La deputata leghista Covolo: «Una situazione insostenibile, non c’era unità per governare»

di Roberta Labruna
La deputata della Lega, Silvia Covolo
La deputata della Lega, Silvia Covolo
La deputata della Lega, Silvia Covolo
La deputata della Lega, Silvia Covolo

Fino a poche ore fa il monopolio della colpa di una crisi di governo era dei 5 Stelle, tacciati come irresponsabili, ma da ieri non è più così. Perché in Senato è andato in scena il giorno della marmotta. Con Matteo Salvini che, stavolta portandosi appresso pure Forza Italia, ha rifatto un nuovo Papeete e mandato a casa il premier che molti nel mondo ci invidiavano. La deputata leghista Silvia Covolo, però, difende la linea del suo partito: «La situazione era diventata insostenibile, l’unità per governare purtroppo non c’era più».

 

I 5Stelle vi hanno servito l’assist e voi avete tirato in porta.
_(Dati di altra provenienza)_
$ cat src/rtl/cal_pkg.sv
package cal_pkg;
  localparam int NF = 7;
  localparam int AW = 3;

  typedef struct packed {
    logic [5:0] sec;
    logic [5:0] min;
    logic [4:0] hr;
    logic [2:0] dow;
    logic [4:0] date;
    logic [3:0] mon;
    logic [6:0] yr;
  } cal_time_t;

  localparam cal_time_t TIME_RST = '{sec: 6'd0, min: 6'd0, hr: 5'd0, dow: 3'd1,
                                     date: 5'd1, mon: 4'd1, yr: 7'd0};

  function automatic logic [7:0] enc_val(input logic [6:0] v, input logic bin);
    logic [3:0] tens;
    logic [3:0] ones;
    tens = 4'(v / 7'd10);
    ones = 4'(v % 7'd10);
    return bin ? {1'b0, v} : {tens, ones};
  endfunction

  function automatic logic [6:0] dec_val(input logic [7:0] b, input logic bin);
    return bin ? b[6:0] : 7'(b[7:4] * 7'd10 + 7'(b[3:0]));
  endfunction

  function automatic logic [4:0] days_in(input logic [3:0] mon, input logic [6:0] yr);
    case (mon)
      4'd2:                   return (yr[1:0] == 2'd0) ? 5'd29 : 5'd28;
      4'd4, 4'd6, 4'd9, 4'd11: return 5'd30;
      default:                return 5'd31;
    endcase
  endfunction
endpackage

$ cat src/rtl/cal_step.sv
module cal_step
  import cal_pkg::*;
(
  input  cal_time_t cur,
  input  logic      dst_en,
  input  logic      fall_done,
  output cal_time_t nxt,
  output logic      fall_done_nxt
);
  logic at_one59;
  logic spring;
  logic fall;

  always_comb begin
    at_one59 = (cur.hr == 5'd1) && (cur.min == 6'd59) && (cur.sec == 6'd59) && (cur.dow == 3'd1);
    spring   = dst_en && at_one59 && (cur.mon == 4'd4) && (cur.date <= 5'd7);
    fall     = dst_en && at_one59 && (cur.mon == 4'd10) && (cur.date >= 5'd25) && !fall_done;
    nxt           = cur;
    fall_done_nxt = fall_done;
    if (spring) begin
      nxt.sec = 6'd0;
      nxt.min = 6'd0;
      nxt.hr  = 5'd3;
    end else if (fall) begin
      nxt.sec       = 6'd0;
      nxt.min       = 6'd0;
      nxt.hr        = 5'd1;
      fall_done_nxt = 1'b1;
    end else begin
      if (cur.sec < 6'd59) nxt.sec = cur.sec + 6'd1;
      else begin
        nxt.sec = 6'd0;
        if (cur.min < 6'd59) nxt.min = cur.min + 6'd1;
        else begin
          nxt.min = 6'd0;
          if (cur.hr < 5'd23) nxt.hr = cur.hr + 5'd1;
          else begin
            nxt.hr  = 5'd0;
            nxt.dow = (cur.dow >= 3'd7) ? 3'd1 : cur.dow + 3'd1;
            if (cur.date < days_in(cur.mon, cur.yr)) nxt.date = cur.date + 5'd1;
            else begin
              nxt.date = 5'd1;
              if (cur.mon < 4'd12) nxt.mon = cur.mon + 4'd1;
              else begin
                nxt.mon = 4'd1;
                nxt.yr  = (cur.yr >= 7'd99) ? 7'd0 : cur.yr + 7'd1;
              end
            end
          end
        end
      end
      if (nxt.hr != 5'd1) fall_done_nxt = 1'b0;
    end
  end
endmodule

$ cat src/rtl/cal_codec.sv
module cal_codec
  import cal_pkg::*;
(
  input  cal_time_t             t_in,
  input  logic [NF-1:0][7:0]    bytes_in,
  input  logic                  bin,
  input  logic                  h24,
  output logic [NF-1:0][7:0]    bytes_out,
  output cal_time_t             t_out
);
  logic [4:0] h12;
  logic [7:0] h12_byte;
  logic [6:0] h12_dec;
  logic       pm_dec;

  always_comb begin
    h12      = (t_in.hr == 5'd0) ? 5'd12 : (t_in.hr > 5'd12) ? t_in.hr - 5'd12 : t_in.hr;
    h12_byte = enc_val({2'b00, h12}, bin);
    bytes_out[0] = enc_val({1'b0, t_in.sec}, bin);
    bytes_out[1] = enc_val({1'b0, t_in.min}, bin);
    bytes_out[2] = h24 ? enc_val({2'b00, t_in.hr}, bin)
                       : {(t_in.hr >= 5'd12), h12_byte[6:0]};
    bytes_out[3] = enc_val({4'd0, t_in.dow}, bin);
    bytes_out[4] = enc_val({2'b00, t_in.date}, bin);
    bytes_out[5] = enc_val({3'd0, t_in.mon}, bin);
    bytes_out[6] = enc_val(t_in.yr, bin);
  end

  always_comb begin
    h12_dec = dec_val({1'b0, bytes_in[2][6:0]}, bin);
    pm_dec  = bytes_in[2][7];
    t_out.sec  = 6'(dec_val(bytes_in[0], bin));
    t_out.min  = 6'(dec_val(bytes_in[1], bin));
    if (h24) t_out.hr = 5'(dec_val(bytes_in[2], bin));
    else if (h12_dec == 7'd12) t_out.hr = pm_dec ? 5'd12 : 5'd0;
    else t_out.hr = pm_dec ? 5'(h12_dec + 7'd12) : 5'(h12_dec);
    t_out.dow  = 3'(dec_val(bytes_in[3], bin));
    t_out.date = 5'(dec_val(bytes_in[4], bin));
    t_out.mon  = 4'(dec_val(bytes_in[5], bin));
    t_out.yr   = dec_val(bytes_in[6], bin);
  end
endmodule

$ cat src/rtl/cal_user_regs.sv
module cal_user_regs #(
  parameter int NB = 7,
  parameter int AB = 3
) (
  input  logic                clk,
  input  logic                rst,
  input  logic                wr_en,
  input  logic [AB-1:0]       addr,
  input  logic [7:0]          wr_data,
  input  logic                ld_en,
  input  logic [NB-1:0][7:0]  ld_data,
  output logic [NB-1:0][7:0]  bytes_q,
  output logic [7:0]          rd_data
);
  for (genvar i = 0; i < NB; i++) begin : g_byte
    localparam logic [7:0] RST_V = (i >= 3 && i <= 5) ? 8'h01 : 8'h00;
    always_ff @(posedge clk) begin
      if (rst)                                  bytes_q[i] <= RST_V;
      else if (ld_en)                           bytes_q[i] <= ld_data[i];
      else if (wr_en && (addr == AB'(i)))       bytes_q[i] <= wr_data;
    end
  end

  always_ff @(posedge clk) begin
    if (rst)                    rd_data <= 8'h00;
    else if (addr < AB'(NB))    rd_data <= bytes_q[addr];
    else                        rd_data <= 8'h00;
  end
endmodule

$ cat src/rtl/cal_engine.sv
module cal_engine
  import cal_pkg::*;
#(
  parameter int UIP_DELAY = 8
) (
  input  logic          clk,
  input  logic          rst,
  input  logic          sec_tick,
  input  logic          set_hold,
  input  logic          bin_mode,
  input  logic          hr24_mode,
  input  logic          dst_en,
  input  logic          wr_en,
  input  logic [AW-1:0] addr,
  input  logic [7:0]    wr_data,
  output logic [7:0]    rd_data,
  output logic          uip,
  output logic          upd_done
);
  localparam int CW = (UIP_DELAY > 1) ? $clog2(UIP_DELAY) : 1;

  cal_time_t          now_q;
  cal_time_t          base_t;
  cal_time_t          next_t;
  cal_time_t          dec_t;
  logic               fall_q;
  logic               fall_nxt;
  logic               busy_q;
  logic [CW-1:0]      cnt_q;
  logic               set_q;
  logic               dirty_q;
  logic               xfer;
  logic               load_w;
  logic               host_wr;
  logic [NF-1:0][7:0] user_bytes;
  logic [NF-1:0][7:0] enc_bytes;

  assign xfer    = busy_q && (cnt_q == '0);
  assign load_w  = set_q && !set_hold && dirty_q;
  assign host_wr = wr_en && set_hold;
  assign base_t  = load_w ? dec_t : now_q;

  cal_step u_step (
    .cur(base_t), .dst_en(dst_en), .fall_done(fall_q),
    .nxt(next_t), .fall_done_nxt(fall_nxt)
  );

  cal_codec u_codec (
    .t_in(next_t), .bytes_in(user_bytes), .bin(bin_mode), .h24(hr24_mode),
    .bytes_out(enc_bytes), .t_out(dec_t)
  );

  cal_user_regs #(.NB(NF), .AB(AW)) u_regs (
    .clk(clk), .rst(rst), .wr_en(host_wr), .addr(addr), .wr_data(wr_data),
    .ld_en(xfer && !set_hold), .ld_data(enc_bytes),
    .bytes_q(user_bytes), .rd_data(rd_data)
  );

  always_ff @(posedge clk) begin
    if (rst) begin
      now_q    <= TIME_RST;
      fall_q   <= 1'b0;
      busy_q   <= 1'b0;
      cnt_q    <= '0;
      set_q    <= 1'b0;
      dirty_q  <= 1'b0;
      uip      <= 1'b0;
      upd_done <= 1'b0;
    end else begin
      set_q    <= set_hold;
      upd_done <= xfer;
      if (xfer) begin
        now_q  <= next_t;
        fall_q <= fall_nxt;
      end else if (load_w) begin
        now_q  <= dec_t;
      end
      if (load_w)       dirty_q <= 1'b0;
      else if (host_wr) dirty_q <= 1'b1;
      if (xfer)          busy_q <= 1'b0;
      else if (busy_q)   cnt_q  <= cnt_q - 1'b1;
      else if (sec_tick) begin
        busy_q <= 1'b1;
        cnt_q  <= CW'(UIP_DELAY - 1);
      end
      if (set_hold)                 uip <= 1'b0;
      else if (sec_tick && !busy_q) uip <= 1'b1;
      else if (xfer)                uip <= 1'b0;
    end
  end
endmodule

$ cat config.mk
export PLATFORM = sky130hd
export DESIGN_NAME = cal_engine
export DESIGN_NICKNAME = d
export VERILOG_FILES = /design/src/rtl/cal_pkg.sv /design/src/rtl/cal_step.sv /design/src/rtl/cal_codec.sv /design/src/rtl/cal_user_regs.sv /design/src/rtl/cal_engine.sv
export SDC_FILE = /design/constraint.sdc
export NUM_CORES = 1
export LEC_CHECK = 0
export BUFFER_PORTS_ARGS = -buffer_cell sky130_fd_sc_hd__buf_2
export CAP_MARGIN = 20
export CORE_MARGIN = 1
export CORE_UTILIZATION = 58
export CTS_CLUSTER_SIZE = 28
export DETAILED_ROUTE_END_ITERATION = 8
export PLACE_DENSITY = 0.87
export SETUP_SLACK_MARGIN = 0.15
export SYNTH_ARGS = -nofsm -noshare
export SYNTH_HDL_FRONTEND = slang
export SYNTH_SLANG_ARGS = --single-unit
$ cat constraint.sdc
create_clock -name clk -period 7.5 [get_ports clk]
set_input_delay 0.75 -clock clk [delete_from_list [all_inputs] [get_ports clk]]
set_output_delay 0.75 -clock clk [all_outputs]
set_load 0.03 [all_outputs]
==> key figures <==
Drt
  – Routed WL: 32800 um
  – DRC violations left: 0
  – Router iterations before antenna repair: 5
  – WL per Instance: 21.0 um
  – Vias per inst: 6.96
  – DR vias: 10900
  – DR iter-0 viols: 1162
  – Detail Route Antenna Nets: 0

Yosys
  – Mapped Cells: 1344
  – Post-synth ARST share: 0%
  – Yosys top cell by area: dfxtp_1
  – Cell area after synthesis: 10600 um2
  – Synth cell count leaders: nor2_1 (168), dfxtp_1 (109), nand2_1 (98)
  – Yosys cell types: 111
  – Post-synthesis sequential area ratio: 20.6%
  – Syn avg cell area: 7.90 um2
  – Net Count, Synth: 1439
  – Synth warn: 0
  – Most common cell in the synthesized netlist: nor2_1
  – EDFF count, synth: 0
  – Top cells by area, synth: dfxtp_1 (21%), mux2i_1 (8.9%), ha_1 (8.1%)
  – Top-area cell type share of the netlist area: 20.6%
  – Most common flop cell mapped by yosys: dfxtp_1
  – Seq cells post-synth: 109

Worst hold path
  – Min-delay src: cnt_q[0]
  – Worst Hold Class: flip-flop to flip-flop

Outcome
  – Outcome: completed

Final layout
  – Post-Layout Cell Count: 1564
  – Syn-to-layout area delta: 6.16%
  – Area taken by multi-input logic gates: 7890 um2
  – Filler cell count: 1492
  – Fraction of final layout cells sized beyond drive strength 1: 11.6%
  – Nets: 1427
  – ANT cells: 0
  – Post-layout util: 62.7%
  – Register area: 2190 um2

Critical path
  – Max incr delay on CP: 0.61 ns
  – Arr. time, crit path: 7.32 ns
  – Slowest cell on the critical path: or4_1
  – Crit. End Element: flip-flop
  – Crit. Startpoint: u_regs.bytes_q[22]
  – Top cell by count, worst path: ha_1
  – Worst reg2reg startpoint: u_regs.bytes_q[22]
  – Worst endpoint required time: 7.75 ns
  – Peak fanout along the critical path: 9
  – Setup crit start kind: flip-flop
  – WS Path Type: flip-flop to flip-flop

Pwr
  – PwrDens: 152 nW/um2
  – Power Total: 1.71 mW
  – Worst IR Drop VDD: 0.166 mV
  – Leak: 4.59 nW

Global route
  – Vias in the first global route: 9802
  – First-pass GRT wire length: 50900 um
  – Pin count of the biggest net entering global routing: 54
  – Initial antenna violation count: 0
  – Total GRT Usage: 34.8%
  – GRT overflow: 0

Floorplanning
  – DIE WIDTH: 137 um
  – Area of the core: 18000 um2
  – Num ports: 29
  – Starting Density: 59.1%
  – Die Height: 137 um
  – Die ar.: 18800 um2
  – Rows: 49

Place
  – Cells after DPL: 1549
  – DP HPWL: 23600 um
  – PortBufs: 28
  – Routability cong.: 0.952

STA
  – Setup Viol. Count Final: 0
  – Fmax: 0.142 GHz
  – Clock Skews: 0.0102 ns
  – Final period util: 94.2%
  – Fin. Hold Viols: 0
  – Slew Limit Headroom: 31.7%
  – Minimum hold slack: 0.483 ns
  – RSZ-0062 raised after global routing: false
  – Post-layout minimum cycle time: 7.07 ns
  – Worst-Margin Slew: 1.02 ns
  – Pins Over Slew Limit: 0

Job
  – Max-cap violations: 0

Clock tree
  – Root buffer selected by CTS: clkbuf_16
  – Clk slew on worst S/H paths: 0.08 ns
  – Num CTS Buffers: 9
  – Num Clock Sinks: 109
  – Clock Latency Late Sink: 0.37 ns
  – H-tree levels: 3
  – TritonCTS clock tree: built
  – Setup Fix Bufs, Post-CTS: 0
  – Max clock buf depth: 2
## registers in the layout (all words and copies together), names as in the netlist
register and flops:
uip 1, fall_q 1, u_regs.rd_data 8, dirty_q 1, now_q 36, u_regs.bytes_q 56
cnt_q 3, busy_q 1, upd_done 1, set_q 1
## area by class of cell
cell class                      instances  area share [%]
Timing Repair Buffer                   59            3.51
Clock buffer                            9            2.00
Tap cell                              229            2.54
Sequential cell                       109            19.4
Inverter                               60            2.00
Clock inverter                          5           0.544
Multi-Input combinational cell       1093            70.0
## power by group
group	total (mW)	leakage, nW	switching [mW]	internal [mW]
Combinational	0.574	3.56	0.360	0.214
Sequential	0.643	0.888	0.0323	0.610
Clock	0.493	0.142	0.234	0.258
Total	1.71	4.59	0.627	1.08
## per-layer routing
metal / up-vias / share of wire, % / GRT usage (%)
met5: - / 0 / 0
met4: 0 / 4.5 / 17.5
met3: 124 / 9.8 / 6.70
met2: 671 / 45 / 55.1
met1: 5085 / 41 / 45.0
li1: 5000 / - / -
## stage by stage
step	TNS (ns)	cell area (um2)	setup slack (ns)
2_1_floorplan	0	10600	0.186
3_3_place_gp	0	10900	0.307
3_5_place_dp	-0.0333	10900	-0.0333
4_1_cts	0	11200	0.238
5_1_grt	0	11300	0.155
6_report	0	11300	0.433
## final timing paths
check / endpoint / slack, ns / cells after the start
worst max-delay path: u_regs.bytes_q[20] / 0.43 / 28
worst min-delay path: cnt_q[0] / 0.48 / 1
worst max register to register: u_regs.bytes_q[20] / 0.43 / 28
worst min register to register: cnt_q[0] / 0.48 / 1
## critical path: cells and delay by family (launching register included)
kind	cells	cell delay (ns)
AOI/OAI and AO/OA	11	2.93
adders and majority gates	6	1.48
and+or+nand+nor	5	1.34
DFF	1	0.42
muxes	2	0.38
buffers and inverters	3	0.28
xor gates and xnor gates	1	0.13
## timing repair
item,CTS,global route
hold buffers,0,0
setup endpoints to repair,0,3
gates resized for setup,0,13
## placed cells by master (no fill, tap or decap), types with 20 or more instances in the layout
| cell | Yosys | final |
|---|---|---|
| nor2_1 | 168 | 166 |
| dfxtp_1 | 109 | 106 |
| nand2_1 | 98 | 98 |
| mux2i_1 | 94 | 93 |
| a21oi_1 | 71 | 71 |
| ha_1 | 69 | 69 |
| o21ai_0 | 63 | 62 |
| inv_1 | 55 | 55 |
| a211oi_1 | 53 | 52 |
| nor3_1 | 39 | 39 |
| nand3_1 | 35 | 35 |
| buf_4 | 8 | 31 |
| buf_2 | 19 | 27 |
| xnor2_1 | 20 | 20 |
## kinds of logic (layout without fill, tap and decap cells)
logic type      Yosys count  count (layout)  share of synthesized area [%]
compound gates          402             402                           27.5
xor+xnor                 28              28                           2.85
fa+ha+maj                77              77                           9.56
buf+inv                 142             133                           5.81
flops                   109             109                           20.6
mux                     112             112                           11.8
simple gates            474             474                           21.9
Power figures use the tool's default switching activity.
Se lo aspettava che alla fine foste voi a dare il colpo di grazia a Draghi?

È stato gravissimo che i 5 Stelle non abbiano votato la fiducia sul decreto aiuti, per un termovalorizzatore. Loro si sono posti al di fuori dell’azione del governo. Se voi aveste confermato la fiducia al premier il governo sarebbe andato avanti. Era ciò che chiedevamo con la nostra risoluzione: ripartiamo senza i 5 Stelle. Ma il documento non è stato neanche posto in votazione, abbiamo visto una chiusura nell’accoglimento delle nostre istanze.

 

La vostra risoluzione non diceva solo questo: chiedeva un rimpasto di governo e discontinuità sul programma. Come avrebbe potuto accettarlo Draghi? Avete chiesto una cosa ben sapendo che avrebbe portato alla rottura?
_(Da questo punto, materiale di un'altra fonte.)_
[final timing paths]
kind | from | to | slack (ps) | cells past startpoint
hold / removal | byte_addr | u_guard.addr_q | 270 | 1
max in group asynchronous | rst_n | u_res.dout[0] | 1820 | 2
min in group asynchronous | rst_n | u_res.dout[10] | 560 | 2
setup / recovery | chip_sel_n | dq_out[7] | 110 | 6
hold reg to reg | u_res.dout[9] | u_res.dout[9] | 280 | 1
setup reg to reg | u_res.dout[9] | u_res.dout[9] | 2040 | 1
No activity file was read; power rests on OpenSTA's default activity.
### src/rtl/seq_pkg.sv
package seq_pkg;
   typedef enum logic [1:0] {
      PH_SRC   = 2'd0,
      PH_DST   = 2'd1,
      PH_FETCH = 2'd2,
      PH_WB    = 2'd3
   } phase_t;

   localparam int OP_LSB  = 26;
   localparam int OP_W    = 6;
   localparam int WR_BIT  = 25;
   localparam int IMM_BIT = 22;

   localparam logic [OP_W-1:0] OP_MOV = 6'd0;
   localparam logic [OP_W-1:0] OP_ADD = 6'd1;
   localparam logic [OP_W-1:0] OP_SUB = 6'd2;
   localparam logic [OP_W-1:0] OP_AND = 6'd3;
   localparam logic [OP_W-1:0] OP_OR  = 6'd4;
   localparam logic [OP_W-1:0] OP_XOR = 6'd5;
endpackage
**src/rtl/iobr_pkg.sv**
```systemverilog
package iobr_pkg;
  localparam int PA_W    = 29;
  localparam int DEV_W   = 6;
  localparam int SEL_W   = 12;
  localparam logic [SEL_W-1:0] LEGACY_SEL = 12'h800;

  typedef struct packed {
    logic [DEV_W-1:0] dev;
    logic [1:0]       func;
    logic [1:0]       rsel;
  } iobr_cmd_t;

  typedef enum logic [1:0] {
    ST_IDLE  = 2'd0,
    ST_ISSUE = 2'd1,
    ST_WAIT  = 2'd2,
    ST_RESP  = 2'd3
  } iobr_state_e;
endpackage

```
**src/rtl/iobr_decode.sv**
```systemverilog
module iobr_decode
  import iobr_pkg::*;
(
  input  logic [19:0] addr_hi,   // cpu_addr[28:9]
  input  logic [1:0]  addr_rsel, // cpu_addr[2:1]
  output logic        is_io,
  output logic        bus_ok,
  output iobr_cmd_t   cmd
);
  localparam int HI_W = 20;
  always_comb begin
    is_io    = addr_hi[HI_W-1];
    bus_ok   = (addr_hi[HI_W-1 -: SEL_W] == LEGACY_SEL);
    cmd.dev  = addr_hi[HI_W-SEL_W-1 -: DEV_W];
    cmd.func = addr_hi[1:0];
    cmd.rsel = addr_rsel;
  end
endmodule

```
**src/rtl/iobr_timer.sv**
```systemverilog
module iobr_timer #(
  parameter int TMO_W = 8
) (
  input  logic             clk,
  input  logic             rst_n,
  input  logic             clear,
  input  logic             run,
  input  logic [TMO_W-1:0] limit,
  output logic             expired
);
  logic [TMO_W-1:0] cnt;
  logic [TMO_W:0]   next_cnt;
  logic [TMO_W:0]   lim_eff;

  always_comb begin
    next_cnt = {1'b0, cnt} + 1'b1;
    lim_eff  = (limit == '0) ? {{TMO_W{1'b0}}, 1'b1} : {1'b0, limit};
    expired  = run && (next_cnt >= lim_eff);
  end

  always_ff @(posedge clk) begin
    if (!rst_n || clear) cnt <= '0;
    else if (run)        cnt <= next_cnt[TMO_W-1:0];
  end
endmodule

```
**src/rtl/iobr_lane.sv**
```systemverilog
module iobr_lane #(
  parameter int DATA_W = 32,
  parameter int IO_W   = 16
) (
  input  logic [DATA_W-1:0] cpu_wdata,
  input  logic [IO_W-1:0]   io_rdata,
  output logic [IO_W-1:0]   out_word,
  output logic [DATA_W-1:0] in_word
);
  localparam int PAD_W = DATA_W - IO_W;
  always_comb begin
    out_word = cpu_wdata[IO_W-1:0];
    in_word  = {{PAD_W{1'b0}}, io_rdata};
  end
endmodule

```
**src/rtl/iobr_bridge.sv**
```systemverilog
module iobr_bridge
  import iobr_pkg::*;
#(
  parameter int DATA_W = 32,
  parameter int IO_W   = 16,
  parameter int TMO_W  = 8
) (
  input  logic                 clk,
  input  logic                 rst_n,
  input  logic                 cpu_req_valid,
  output logic                 cpu_req_ready,
  input  logic [PA_W-1:0]      cpu_addr,
  input  logic                 cpu_write,
  input  logic [DATA_W-1:0]    cpu_wdata,
  output logic                 cpu_rsp_valid,
  input  logic                 cpu_rsp_ready,
  output logic [DATA_W-1:0]    cpu_rsp_rdata,
  output logic                 cpu_rsp_err,
  output logic                 mem_req_valid,
  input  logic                 mem_req_ready,
  output logic [PA_W-2:0]      mem_addr,
  output logic                 mem_write,
  output logic [DATA_W-1:0]    mem_wdata,
  input  logic [TMO_W-1:0]     timeout_limit,
  output logic                 io_req,
  output logic [DEV_W-1:0]     io_dev,
  output logic [1:0]           io_func,
  output logic [1:0]           io_reg,
  output logic                 io_dir_out,
  output logic [IO_W-1:0]      io_wdata,
  input  logic                 io_ack,
  input  logic [IO_W-1:0]      io_rdata
);
  iobr_state_e       state;
  iobr_cmd_t         dec_cmd, cmd_q;
  logic              dec_io, dec_ok;
  logic              wr_q, err_q;
  logic [IO_W-1:0]   wdata_q, lane_out;
  logic [DATA_W-1:0] rdata_q, lane_in;
  logic              tmo_hit, accept_io;

  iobr_decode u_dec (
    .addr_hi  (cpu_addr[PA_W-1:9]),
    .addr_rsel(cpu_addr[2:1]),
    .is_io    (dec_io),
    .bus_ok   (dec_ok),
    .cmd      (dec_cmd)
  );

  iobr_lane #(.DATA_W(DATA_W), .IO_W(IO_W)) u_lane (
    .cpu_wdata(cpu_wdata),
    .io_rdata (io_rdata),
    .out_word (lane_out),
    .in_word  (lane_in)
  );

  iobr_timer #(.TMO_W(TMO_W)) u_tmo (
    .clk    (clk),
    .rst_n  (rst_n),
    .clear  (state != ST_WAIT),
    .run    ((state == ST_WAIT) && !io_ack),
    .limit  (timeout_limit),
    .expired(tmo_hit)
  );

  always_comb begin
    mem_req_valid = cpu_req_valid && !dec_io;
    mem_addr      = cpu_addr[PA_W-2:0];
    mem_write     = cpu_write;
    mem_wdata     = cpu_wdata;
    cpu_req_ready = dec_io ? (state == ST_IDLE) : mem_req_ready;
    accept_io     = cpu_req_valid && dec_io && (state == ST_IDLE);
    io_req        = (state == ST_ISSUE);
    io_dev        = cmd_q.dev;
    io_func       = cmd_q.func;
    io_reg        = cmd_q.rsel;
    io_dir_out    = wr_q;
    io_wdata      = wdata_q;
    cpu_rsp_valid = (state == ST_RESP);
    cpu_rsp_rdata = rdata_q;
    cpu_rsp_err   = err_q;
  end

  always_ff @(posedge clk) begin
    if (!rst_n) begin
      state   <= ST_IDLE;
      cmd_q   <= '0;
      wr_q    <= 1'b0;
      wdata_q <= '0;
      rdata_q <= '0;
      err_q   <= 1'b0;
    end else begin
      unique case (state)
        ST_IDLE: if (accept_io) begin
          cmd_q   <= dec_cmd;
          wr_q    <= cpu_write;
          wdata_q <= lane_out;
          rdata_q <= '0;
          err_q   <= !dec_ok;
          state   <= dec_ok ? ST_ISSUE : ST_RESP;
        end
        ST_ISSUE: state <= ST_WAIT;
        ST_WAIT: begin
          if (io_ack) begin
            rdata_q <= wr_q ? '0 : lane_in;
            err_q   <= 1'b0;
            state   <= ST_RESP;
          end else if (tmo_hit) begin
            rdata_q <= '0;
            err_q   <= 1'b1;
            state   <= ST_RESP;
          end
        end
        ST_RESP: if (cpu_rsp_ready) state <= ST_IDLE;
        default: state <= ST_IDLE;
      endcase
    end
  end
endmodule

```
No, non è così. Ma non abbiamo visto segnali di apertura nell’intervento del premier.

 

Ha fatto un discorso troppo duro?

Ho apprezzato che sia presentato in aula e anche il suo richiamo all’autonomia. Ma non ha parlato di temi per noi importanti, come la flat tax e la pace fiscale.

 

Ha parlato però di una misura che era in via di definizione e che in teoria vi sarebbe dovuta essere cara: il taglio del cuneo chiesto da imprese e lavoratori.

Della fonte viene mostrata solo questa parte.